* Exercise instructions
Run through the records and show each line that includes the string "nonzero".

================================

**src/rtl/mem_burst_ctrl.sv**
```systemverilog
// mem_burst_ctrl: one-command-at-a-time burst controller in front of a
// 32 x 32-bit single-port memory. Write bursts stream straight through to
// the memory. Read bursts are issued ahead of the consumer and land in a
// small FIFO that absorbs the memory's 1-cycle read latency.
module mem_burst_ctrl #(
    parameter int AW = 5,
    parameter int DW = 32,
    parameter int LW = 5
) (
    input  logic          clk,
    input  logic          rst,
    // command channel
    input  logic          cmd_valid,
    output logic          cmd_ready,
    input  logic          cmd_write,
    input  logic [AW-1:0] cmd_addr,
    input  logic [LW-1:0] cmd_len,
    // write-beat stream
    input  logic          wr_valid,
    output logic          wr_ready,
    input  logic [DW-1:0] wr_data,
    // read-beat stream
    output logic          rd_valid,
    input  logic          rd_ready,
    output logic [DW-1:0] rd_data,
    // status
    output logic          busy,
    // memory side
    output logic          mem_wd_en,
    output logic          mem_rd_en,
    output logic [AW-1:0] mem_addr,
    output logic [DW-1:0] mem_din,
    input  logic [DW-1:0] mem_dout
);

    typedef enum logic [1:0] {
        S_IDLE  = 2'd0,
        S_WRITE = 2'd1,
        S_READ  = 2'd2,
        S_DRAIN = 2'd3
    } state_t;

    state_t        state_q, state_d;
    logic [AW-1:0] addr_q, addr_d;
    logic [LW-1:0] rem_q, rem_d;
    logic          pend_q, pend_d;

    // read buffer: 4 entries, pointer pair plus explicit occupancy
    logic [DW-1:0] buf_q [4];
    logic [1:0]    wptr_q, wptr_d;
    logic [1:0]    rptr_q, rptr_d;
    logic [2:0]    cnt_q, cnt_d;

    logic          issue;
    logic          room;
    logic          push;
    logic          pop;

    // Data requested last cycle is on mem_dout now; it enters the buffer at
    // the end of this cycle. A pop needs a non-empty buffer at cycle start.
    assign push     = pend_q;
    assign pop      = (cnt_q != 3'd0) && rd_ready && !rst;
    // Issue only if everything buffered or in flight, plus this issue, fits
    // in three slots; this keeps the 4-entry buffer from ever overflowing.
    assign room     = (cnt_q + {2'b00, pend_q}) <= 3'd2;

    assign rd_valid = (cnt_q != 3'd0) && !rst;
    assign rd_data  = buf_q[rptr_q];
    assign busy     = (state_q != S_IDLE) && !rst;

    // Buffer occupancy and pointer bookkeeping
    always_comb begin
        cnt_d  = cnt_q + {2'b00, push} - {2'b00, pop};
        wptr_d = push ? wptr_q + 2'd1 : wptr_q;
        rptr_d = pop  ? rptr_q + 2'd1 : rptr_q;
        pend_d = issue;
    end

    // Next-state, counters and memory/handshake outputs
    always_comb begin
        state_d   = state_q;
        addr_d    = addr_q;
        rem_d     = rem_q;
        issue     = 1'b0;
        cmd_ready = 1'b0;
        wr_ready  = 1'b0;
        mem_wd_en = 1'b0;
        mem_rd_en = 1'b0;
        mem_addr  = '0;
        mem_din   = '0;
        case (state_q)
            S_IDLE: begin
                cmd_ready = !rst;
                if (cmd_valid && !rst) begin
                    addr_d  = cmd_addr;
                    rem_d   = cmd_len;
                    state_d = cmd_write ? S_WRITE : S_READ;
                end
            end
            S_WRITE: begin
                wr_ready = 1'b1;
                mem_addr = addr_q;
                mem_din  = wr_data;
                if (wr_valid) begin
                    mem_wd_en = 1'b1;
                    addr_d    = addr_q + 1'b1;
                    rem_d     = rem_q - 1'b1;
                    if (rem_q == '0) state_d = S_IDLE;
                end
            end
            S_READ: begin
                if (room) begin
                    issue     = 1'b1;
                    mem_rd_en = 1'b1;
                    mem_addr  = addr_q;
                    addr_d    = addr_q + 1'b1;
                    rem_d     = rem_q - 1'b1;
                    if (rem_q == '0) state_d = S_DRAIN;
                end
            end
            S_DRAIN: begin
                // leave once the final in-flight beat has landed and been popped
                if (!pend_q && (cnt_d == 3'd0)) state_d = S_IDLE;
            end
            default: state_d = S_IDLE;
        endcase
    end

    // Control state register; reset discards everything in flight
    always_ff @(posedge clk or posedge rst) begin
        if (rst) begin
            state_q <= S_IDLE;
            addr_q  <= '0;
            rem_q   <= '0;
            pend_q  <= 1'b0;
            cnt_q   <= 3'd0;
            wptr_q  <= 2'd0;
            rptr_q  <= 2'd0;
        end else begin
            state_q <= state_d;
            addr_q  <= addr_d;
            rem_q   <= rem_d;
            pend_q  <= pend_d;
            cnt_q   <= cnt_d;
            wptr_q  <= wptr_d;
            rptr_q  <= rptr_d;
        end
    end

    // Buffer storage; validity is tracked by cnt_q so no reset is needed
    always_ff @(posedge clk) begin
        if (push) buf_q[wptr_q] <= mem_dout;
    end

endmodule

```
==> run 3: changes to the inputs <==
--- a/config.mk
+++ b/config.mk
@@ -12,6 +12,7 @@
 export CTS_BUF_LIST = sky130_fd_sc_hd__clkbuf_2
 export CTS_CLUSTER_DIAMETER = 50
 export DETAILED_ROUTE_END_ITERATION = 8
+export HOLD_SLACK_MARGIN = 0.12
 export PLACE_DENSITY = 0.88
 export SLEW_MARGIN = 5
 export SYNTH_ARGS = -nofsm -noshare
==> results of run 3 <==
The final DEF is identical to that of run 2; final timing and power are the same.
## src/rtl/decode_stage.sv

```systemverilog
// Registered RV32I decode stage: one-entry output register with valid/ready handshake, flush and illegal counter.
// Optional RV_M_EXT_EN: makes OP funct7=0000001 (M extension) legal and drives out_mext.
module decode_stage #(
  parameter int XLEN  = 32,
  parameter int CNT_W = 8
) (
  input  logic             clk,
  input  logic             rst_n,
  input  logic             flush,
  input  logic             in_valid,
  output logic             in_ready,
  input  logic [31:0]      in_instr,
  input  logic [XLEN-1:0]  in_pc,
  output logic             out_valid,
  input  logic             out_ready,
  output logic [XLEN-1:0]  out_pc,
  output logic [9:0]       out_class,
  output logic [4:0]       out_rd,
  output logic [4:0]       out_rs1,
  output logic [4:0]       out_rs2,
  output logic [2:0]       out_funct3,
  output logic             out_alt,
  output logic             out_mext,
  output logic [XLEN-1:0]  out_imm,
  output logic             out_illegal,
  output logic [CNT_W-1:0] illegal_cnt
);

  localparam logic [4:0] OPC_OP     = 5'b01100;
  localparam logic [4:0] OPC_OPIMM  = 5'b00100;
  localparam logic [4:0] OPC_LOAD   = 5'b00000;
  localparam logic [4:0] OPC_STORE  = 5'b01000;
  localparam logic [4:0] OPC_BRANCH = 5'b11000;
  localparam logic [4:0] OPC_LUI    = 5'b01101;
  localparam logic [4:0] OPC_AUIPC  = 5'b00101;
  localparam logic [4:0] OPC_JAL    = 5'b11011;
  localparam logic [4:0] OPC_JALR   = 5'b11001;
  localparam logic [4:0] OPC_SYSTEM = 5'b11100;
  localparam logic [4:0] OPC_FENCE  = 5'b00011;
  localparam logic [CNT_W-1:0] CNT_MAX = {CNT_W{1'b1}};

  logic [4:0]      opc;
  logic [2:0]      f3;
  logic [6:0]      f7;
  logic [9:0]      d_class;
  logic            d_ill;
  logic [31:0]     imm32;
  logic [XLEN-1:0] d_imm;
  logic            accept;

  assign opc      = in_instr[6:2];
  assign f3       = in_instr[14:12];
  assign f7       = in_instr[31:25];
  assign in_ready = !flush && (!out_valid || out_ready);
  assign accept   = in_valid && in_ready;

`ifdef RV_M_EXT_EN
  logic d_mext;
`endif

  always_comb begin
    d_class = '0;
    d_ill   = 1'b0;
    imm32   = '0;
`ifdef RV_M_EXT_EN
    d_mext  = 1'b0;
`endif
    case (opc)
      OPC_OP: begin
        d_class[0] = 1'b1;
        if (f7 == 7'b0000000)
          d_ill = 1'b0;
        else if (f7 == 7'b0100000)
          d_ill = !((f3 == 3'b000) || (f3 == 3'b101));
`ifdef RV_M_EXT_EN
        else if (f7 == 7'b0000001)
          d_mext = 1'b1;
`endif
        else
          d_ill = 1'b1;
      end
      OPC_OPIMM: begin
        d_class[1] = 1'b1;
        imm32 = {{20{in_instr[31]}}, in_instr[31:20]};
        if (f3 == 3'b001)
          d_ill = (f7 != 7'b0000000);
        else if (f3 == 3'b101)
          d_ill = !((f7 == 7'b0000000) || (f7 == 7'b0100000));
      end
      OPC_LOAD: begin
        d_class[2] = 1'b1;
        imm32 = {{20{in_instr[31]}}, in_instr[31:20]};
        d_ill = (f3 == 3'b011) || (f3 == 3'b110) || (f3 == 3'b111);
      end
      OPC_STORE: begin
        d_class[3] = 1'b1;
        imm32 = {{20{in_instr[31]}}, in_instr[31:25], in_instr[11:7]};
        d_ill = (f3 >= 3'b011);
      end
      OPC_BRANCH: begin
        d_class[4] = 1'b1;
        imm32 = {{19{in_instr[31]}}, in_instr[31], in_instr[7], in_instr[30:25], in_instr[11:8], 1'b0};
        d_ill = (f3 == 3'b010) || (f3 == 3'b011);
      end
      OPC_LUI: begin
        d_class[5] = 1'b1;
        imm32 = {in_instr[31:12], 12'b0};
      end
      OPC_AUIPC: begin
        d_class[6] = 1'b1;
        imm32 = {in_instr[31:12], 12'b0};
      end
      OPC_JAL: begin
        d_class[7] = 1'b1;
        imm32 = {{11{in_instr[31]}}, in_instr[31], in_instr[19:12], in_instr[20], in_instr[30:21], 1'b0};
      end
      OPC_JALR: begin
        d_class[8] = 1'b1;
        imm32 = {{20{in_instr[31]}}, in_instr[31:20]};
        d_ill = (f3 != 3'b000);
      end
      OPC_SYSTEM, OPC_FENCE: d_class[9] = 1'b1;
      default: d_ill = 1'b1;
    endcase
    if (in_instr[1:0] != 2'b11)
      d_ill = 1'b1;
    // An illegal entry carries no class or immediate so execute cannot act on it.
    if (d_ill) begin
      d_class = '0;
      imm32   = '0;
`ifdef RV_M_EXT_EN
      d_mext  = 1'b0;
`endif
    end
    d_imm = '0;
    d_imm[31:0] = imm32;
    for (int i = 32; i < XLEN; i++)
      d_imm[i] = imm32[31];
  end

  always_ff @(posedge clk or negedge rst_n) begin
    if (!rst_n) begin
      out_valid   <= 1'b0;
      out_pc      <= '0;
      out_class   <= '0;
      out_rd      <= '0;
      out_rs1     <= '0;
      out_rs2     <= '0;
      out_funct3  <= '0;
      out_alt     <= 1'b0;
      out_imm     <= '0;
      out_illegal <= 1'b0;
      illegal_cnt <= '0;
    end else if (flush) begin
      out_valid <= 1'b0;
    end else if (accept) begin
      out_valid   <= 1'b1;
      out_pc      <= in_pc;
      out_class   <= d_class;
      out_rd      <= in_instr[11:7];
      out_rs1     <= in_instr[19:15];
      out_rs2     <= in_instr[24:20];
      out_funct3  <= f3;
      out_alt     <= in_instr[30];
      out_imm     <= d_imm;
      out_illegal <= d_ill;
      if (d_ill && (illegal_cnt != CNT_MAX))
        illegal_cnt <= illegal_cnt + CNT_W'(1);
    end else if (out_ready) begin
      out_valid <= 1'b0;
    end
  end

`ifdef RV_M_EXT_EN
  always_ff @(posedge clk or negedge rst_n) begin
    if (!rst_n)
      out_mext <= 1'b0;
    else if (!flush && accept)
      out_mext <= d_mext;
  end
`else
  assign out_mext = 1'b0;
`endif

endmodule

```

## config.mk

```make
export PLATFORM = sky130hd
export DESIGN_NAME = decode_stage
export DESIGN_NICKNAME = d
export VERILOG_FILES = /design/src/rtl/decode_stage.sv
export SDC_FILE = /design/constraint.sdc
export NUM_CORES = 1
export LEC_CHECK = 0
export CAP_MARGIN = 10
export CORE_AREA = 2 2 103 105
export CTS_BUF_LIST = sky130_fd_sc_hd__clkbuf_8
export DETAILED_ROUTE_END_ITERATION = 16
export DIE_AREA = 0 0 105 107
export PLACE_DENSITY = 0.8
export SYNTH_ARGS = -nofsm -noshare
export SYNTH_HDL_FRONTEND = slang
export SYNTH_SLANG_ARGS = --single-unit
```

## constraint.sdc

```tcl
create_clock -name clk -period 2 [get_ports clk]
set_input_delay 0.3 -clock clk [delete_from_list [all_inputs] [get_ports clk]]
set_output_delay 0.3 -clock clk [all_outputs]
set_load 0.02 [all_outputs]
```

Word level (Yosys, flattened, before mapping)
Index checks and enable logic that the tools add are counted.
{"block": "classes", "magnitude_cmp": 1, "mux": 22, "add_sub_neg": 1, "bitwise_logic": 1, "n_reduce_logical": 25, "eq_ne": 19}
{"op": "32-bit one-hot mux with 5 select lines", "count": 1}
{"op": "32-bit two-way mux", "count": 1}
{"op": "5-bit equality test (second input constant)", "count": 4}
{"op": "1-bit two-way mux", "count": 18}
{"op": "5-bit by 4-bit equality test with 1-bit output (second input constant)", "count": 3}
{"op": "5-bit by 3-bit equality test with 1-bit output (second input constant)", "count": 2}
{"op": "10-bit two-way mux", "count": 1}
{"op": "3-bit equality test (second input constant)", "count": 3}
{"op": "8-bit by 1-bit adder with 8-bit output (second input constant)", "count": 1}
{"op": "8-bit != test (second input constant)", "count": 1}
{"op": "7-bit by 6-bit equality test with 1-bit output (second input constant)", "count": 1}
{"op": "7-bit zero test", "count": 1}
{"op": "1-bit one-hot mux with 7 select lines", "count": 1}
{"op": "7-bit nonzero test", "count": 1}
{"op": "3-bit by 2-bit equality test with 1-bit output (second input constant)", "count": 2}
{"op": "1-bit logical OR", "count": 6}
{"op": "3-bit nonzero test", "count": 2}
{"op": "5-bit by 2-bit equality test with 1-bit output (second input constant)", "count": 1}
{"op": "5-bit zero test", "count": 1}
{"op": "5-bit OR reduction", "count": 1}
{"op": "1-bit zero test", "count": 4}
{"op": "2-bit OR reduction", "count": 2}
{"op": "3-bit by 1-bit equality test with 1-bit output (second input constant)", "count": 1}
{"op": "3-bit by 2-bit greater-or-equal comparator with 1-bit output (second input constant)", "count": 1}
{"op": "7 further kinds", "count": 9}
{"block": "totals", "reg_bits": 103, "out_inout_bits": 105, "inputBits": 69, "wordCells": 80}

Depth between registers and ports, before layout
{"block": "depth", "word_depth": 9, "depth_mapped": 9, "depth_no_buf": 7}

Worst setup path before layout
No wires, ideal clock.
{"block": "synth_timing", "path_type": "reg-to-reg", "start": "register out_valid", "end": "register out_imm[31]", "t_required_ps": 1917, "path_stages_with_launch": 8, "t_arrival_ps": 1926, "path_buffers": 2, "setup_slack_ps": -9, "path_cell_list": "dfrtp_1 > nor2b_1 > nor2_1 > and2_1 > clkbuf_1 > clkbuf_1 > nand3_1 > o21ai_0"}
{"block": "synth_via", "elab_chain_cells": 5}
{"element": "from (decl)", "line": "14", "text": "output logic out_valid,"}
{"element": "from (signal assigned)", "line": "143", "text": "out_valid <= 1'b0;"}
{"element": "from (signal assigned)", "line": "155", "text": "out_valid <= 1'b0;"}
{"element": "from (signal assigned)", "line": "157", "text": "out_valid <= 1'b1;"}
{"element": "1-bit zero test", "line": "54", "text": "assign in_ready = !flush && (!out_valid || out_ready);"}
{"element": "1-bit logical OR", "line": "54"}
{"element": "1-bit logical AND", "line": "54"}
{"element": "named net in_ready", "line": "11", "text": "output logic in_ready,"}
{"element": "1-bit logical AND", "line": "55", "text": "assign accept = in_valid && in_ready;"}
{"element": "2-bit AND reduction (no source line)"}
{"element": "to (signal assigned)", "line": "165", "text": "out_imm <= d_imm;"}
{"element": "to (decl)", "line": "24", "text": "output logic [XLEN-1:0] out_imm,"}
The timed path passes the listed nets, and every way through them passes these cells.
A chain may end at the register's enable or synchronous reset.

Worst setup path in the final report
{"block": "layout_timing", "start": "input in_instr[3]", "end": "register illegal_cnt[2]"}
{"block": "layout_via", "elab_chain_cells": 6, "word_cells_on_any_way": 16}
{"element": "from (decl)", "line": "12", "text": "input logic [31:0] in_instr,"}
{"element": "5-bit equality test, or another cell as far along", "line": "68", "text": "case (opc)"}
{"element": "5-bit OR reduction (no source line)"}
{"element": "1-bit one-hot mux with 7 select lines *", "line": "68"}
{"element": "1-bit two-way mux *", "line": "125", "text": "if (in_instr[1:0] != 2'b11)"}
{"element": "1-bit logical AND *", "line": "167", "text": "if (d_ill && (illegal_cnt != CNT_MAX))"}
{"element": "3-bit AND reduction (no source line) *"}
{"element": "to (signal assigned)", "line": "168", "text": "illegal_cnt <= illegal_cnt + CNT_W'(1);"}
{"element": "to (decl)", "line": "26", "text": "output logic [CNT_W-1:0] illegal_cnt"}
Every way passes the cells marked *; elsewhere a longest branch is shown, timed or not.

==> results.ini <==
[run_status]
result_of_the_run=completed

[die]
num_io_pins=174
num_rows=37
initial_utilization_pct=45.47
design.die.area_um2=11240
die_w_um=105
dieHeight_um=107
core_area_um2=10090

[final_layout]
fin_area_um2=7134
insertedDiodeCount=0
most-common-layout-cells=sky130_fd_sc_hd__nand2_1, sky130_fd_sc_hd__clkdlybuf4s50_1, sky130_fd_sc_hd__dfrtp_1
nets=786
fraction_of_final_layout_cells_sized_beyond_drive_strength_1_pct=12.76
most_frequent_standard_cell_in_the_layout_excluding_fill_and_tap_cells=sky130_fd_sc_hd__nand2_1
syn2layout_area_growth_pct=55.45

[detailed_routing]
detail_route.wl_per_cell_um=16.16
drc=0
vias=4446
drt-pass1-iter-count=5
ant_nets=0
met3RoutedLength_mm=1.157
via_count_normalized_by_instance_count=5.188
drt_iter0_drc=198
detail_route.wirelength.met1_mm=5.565
dr.max_layer_used=met4
met2WireLength_mm=6.921
post_detailed_routing_wire_length_mm=13.85

[yosys]
number_of_synthesized_flops_with_an_enable_pin=0
synth.yosys.warnings=0
synth-compound-area-share_pct=13.41
asyncSetResetFlopFracSynth_pct=100.0
ys_dominant_reg_cell=sky130_fd_sc_hd__dfrtp_1
postSynthNetCount=579
synth_top_cell_area_share_pct=56.16
yosys.area.top_type=sky130_fd_sc_hd__dfrtp_1
post_synth_fa_ha_maj_area_fraction_pct=0.2726
synth.area.mux_share_pct=0.4907
yosys.cell_types.count=50
synth_xor_xnor_area_share_pct=0.9542
dominant_combinational_cell_family_by_area_after_synthesis=simple AND/OR/NAND/NOR gates
synth_seq_area_share_pct=56.16
mean_instance_size_in_the_synthesized_netlist_um2=9.017
synthesis.instances=509
synth_area_um2=4589
netlist_top_cells_area=sky130_fd_sc_hd__dfrtp_1, sky130_fd_sc_hd__nand2_1, sky130_fd_sc_hd__o31ai_1, sky130_fd_sc_hd__a21oi_1, sky130_fd_sc_hd__o21ai_0
yosys_register_bits=103
synth-simple-area-share_pct=25.08

[critical_path]
worstSetupStartpointType=primary input
arr_time_crit_path_ns=2.12
combined_buffer_and_inverter_count_along_the_critical_path=3
critPathMaxStageDelay_ns=0.45
crit_path_top_delay_cell=sky130_fd_sc_hd__or3_4
crit_path_cell_trace=dlygate4sd2_1, or3_4, nor3b_4, o2111ai_2, nand4_4, buf_6, buf_12, nand3_1, mux2_1
r2r_setup_slack_ns=0.25
timing.critical_path.required_ns=2.24
worst_path_dominant_cell_family=simple AND/OR/NAND/NOR gates
path_class=primary input to register
worst_setup_path_end_kind=register
crit_path_max_fanout=4

[sta]
final.setup_skew_ns=0.01201
rsz0062_at_grt=no
max_freq_mhz=531.4
hold_viol_final=0
period_minus_slack_ns=1.882
timing_max_transition_violations_final=0
setup_viol=0
fin_setup_tns_ns=0
share_of_the_clock_period_used_by_the_worst_path_after_layout_pct=94.10

[placement]
portBuffers=172
dp_hpwl_mm=10.20
weighted_congestion_reported_at_the_end_of_routability_driven_placement=0.8676
post_place_instance_area_um2=6797

[clock_tree]
clock_tree.root_cell=sky130_fd_sc_hd__clkbuf_8
number_of_buffers_added_by_the_clock_tree_synthesis_step=9
cts_tree=done
worstSkewPairLatency_ns=0.36
ctsHtreeMaxLevel=3
cts_num_sinks=103
cts.reportedPaths.clkPinSlew_ns=0.10
cts-root-to-sink-buffers=2

[power_and_ir_drop]
p_comb_share_pct=28.2
netSwitchingFraction_pct=31.54
clock_power_share_pct=25.7
seq_power_share_pct=46.1
powerDensity_nw_per_um2=749.4
net-switching-power_mw=1.686
leakage_nw=3.247
vdd_drop_max_v=0.0004212
power_report.internal_total_mw=3.660

[grt]
grt_usage_pct=25.05
grt_start_max_net_pins=55
grt_first_pass_wirelength_mm=22.35
total_congestion_overflow_after_global_routing=0
vias_in_the_first_global_route=4515
antenna_found_initial=0

[flow_run]
maxCapViolCount=0

[min_path]
timing.hold.worst.class=primary input to asynchronous set/reset pin

routing by layer:
layer	up-vias	track usage, %
li1	2110	-
met1	2112	30.93
met2	204	43.46
met4	0	7.143
met5	-	0
met3	20	6.626
power groups by stage:
stage,Clock [mW],Sequential [mW],Combinational (mW)
detailed placement,0,2.50,1.48
floorplan,0,2.75,0.372
global route,1.49,2.50,1.62
finish,1.37,2.46,1.51
global placement,0,2.49,1.45
CTS,1.42,2.46,1.50
final timing paths:
kind / start / end / cells after the start
min in group clk: in_instr[26] / out_imm[6] / 4
worst min register to register: out_imm[6] / out_imm[6] / 2
worst max-delay path: in_instr[3] / illegal_cnt[2] / 9
max in group asynchronous: rst_n / out_rs2[3] / 3
worst max register to register: illegal_cnt[0] / illegal_cnt[1] / 6
worst min-delay path: rst_n / out_imm[6] / 2
per-stage QoR:
step,setup WS [ns],utilization [%],power [mW],instances,hold slack (ns)
floorplan,0.1097,-,3.126,509,0.004409
global placement,-0.4206,67.34,3.944,835,0.2016
detailed placement,-0.4848,67.34,3.986,835,0.2022
CTS,0.05736,70.34,5.382,857,0.3427
global route,0.02260,70.69,5.608,857,0.3694
finish,0.1181,70.69,5.347,857,0.3676
registers in the layout, summed over array words and instances, names as in the netlist:
name / cells
out_alt: 1
out_valid: 1
illegal_cnt: 8
out_rd: 5
out_imm: 32
out_rs2: 5
out_illegal: 1
out_pc: 32
out_funct3: 3
out_class: 10
out_rs1: 5
cell usage after synthesis (4+ instances only):
master and instances:
sky130_fd_sc_hd__nor2b_1 4, sky130_fd_sc_hd__nand3_1 8, sky130_fd_sc_hd__a22oi_1 4, sky130_fd_sc_hd__o31ai_1 28, sky130_fd_sc_hd__dfrtp_1 103, sky130_fd_sc_hd__o21ai_0 16, sky130_fd_sc_hd__nor2_1 12, sky130_fd_sc_hd__xnor2_1 4
sky130_fd_sc_hd__nand2_1 221, sky130_fd_sc_hd__nand2b_1 4, sky130_fd_sc_hd__a21oi_1 24, sky130_fd_sc_hd__clkbuf_1 19, sky130_fd_sc_hd__buf_2 7
kinds of logic after synthesis:
family,count (synthesis)
compound gates,90
flops,103
buf+inv,36
mux,2
other cells,1
fa+ha+maj,1
xor+xnor,5
simple gates,271
what timing repair did:
| action | in CTS | in global routing |
|---|---|---|
| pin swaps | 9 | 9 |
| hold buffers | 1 | 0 |
| endpoints found under the hold margin | 20 | 0 |
| buffers inserted | 5 | 0 |
| setup endpoints to repair | 33 | 6 |
| gates resized for setup | 19 | 6 |
cell type report:
class | count | area, um^2
multi-input cells | 370 | 1929
flip-flops and latches | 103 | 2577
clock buffers | 10 | 137.6
well taps | 136 | 170.2
fillers | 790 | 2958
repair buffers | 229 | 2232
clock inverters | 6 | 76.32
inverters | 3 | 11.26
Power figures use the tool's default switching activity.
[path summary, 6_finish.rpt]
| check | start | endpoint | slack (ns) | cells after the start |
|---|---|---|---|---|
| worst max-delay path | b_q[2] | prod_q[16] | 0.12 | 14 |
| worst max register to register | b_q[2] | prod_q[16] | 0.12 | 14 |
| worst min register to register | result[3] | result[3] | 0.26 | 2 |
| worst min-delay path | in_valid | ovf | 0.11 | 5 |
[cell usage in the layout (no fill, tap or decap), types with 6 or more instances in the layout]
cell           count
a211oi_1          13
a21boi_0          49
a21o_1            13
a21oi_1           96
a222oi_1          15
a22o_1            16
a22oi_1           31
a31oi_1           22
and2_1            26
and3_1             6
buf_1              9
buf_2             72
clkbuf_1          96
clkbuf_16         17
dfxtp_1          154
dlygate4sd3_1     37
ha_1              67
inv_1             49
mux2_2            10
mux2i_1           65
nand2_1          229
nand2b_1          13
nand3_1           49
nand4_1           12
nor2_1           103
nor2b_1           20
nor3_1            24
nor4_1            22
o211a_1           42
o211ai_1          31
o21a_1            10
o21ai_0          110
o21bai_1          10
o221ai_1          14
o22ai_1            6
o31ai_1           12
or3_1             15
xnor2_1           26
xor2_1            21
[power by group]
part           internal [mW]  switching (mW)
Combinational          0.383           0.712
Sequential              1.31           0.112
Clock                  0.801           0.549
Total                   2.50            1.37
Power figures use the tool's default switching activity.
<file path="config.mk">
export PLATFORM = sky130hd
export DESIGN_NAME = apb_upsizer
export DESIGN_NICKNAME = d
export VERILOG_FILES = /design/src/rtl/apb_upsizer_pkg.sv /design/src/rtl/apb_lane_merge.sv /design/src/rtl/apb_upsizer.sv
export SDC_FILE = /design/constraint.sdc
export NUM_CORES = 1
export LEC_CHECK = 0
export CAP_MARGIN = 20
export CORE_MARGIN = 2
export CORE_UTILIZATION = 34
export CTS_BUF_LIST = sky130_fd_sc_hd__clkbuf_4
export CTS_CLUSTER_SIZE = 40
export DETAILED_ROUTE_END_ITERATION = 10
export MAX_ROUTING_LAYER = met4
export SYNTH_ARGS = -nofsm -noshare
export SYNTH_HDL_FRONTEND = slang
export SYNTH_HIERARCHICAL = 1
export SYNTH_SLANG_ARGS = --single-unit
export TNS_END_PERCENT = 30
</file>
<file path="constraint.sdc">
create_clock -name PCLK -period 2.3 [get_ports PCLK]
set_input_delay 0.23 -clock PCLK [delete_from_list [all_inputs] [get_ports PCLK]]
set_output_delay 0.23 -clock PCLK [all_outputs]
set_load 0.01 [all_outputs]
</file>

================================

* Your response
{"op": "7-bit nonzero test", "count": 1}
{"op": "3-bit nonzero test", "count": 2}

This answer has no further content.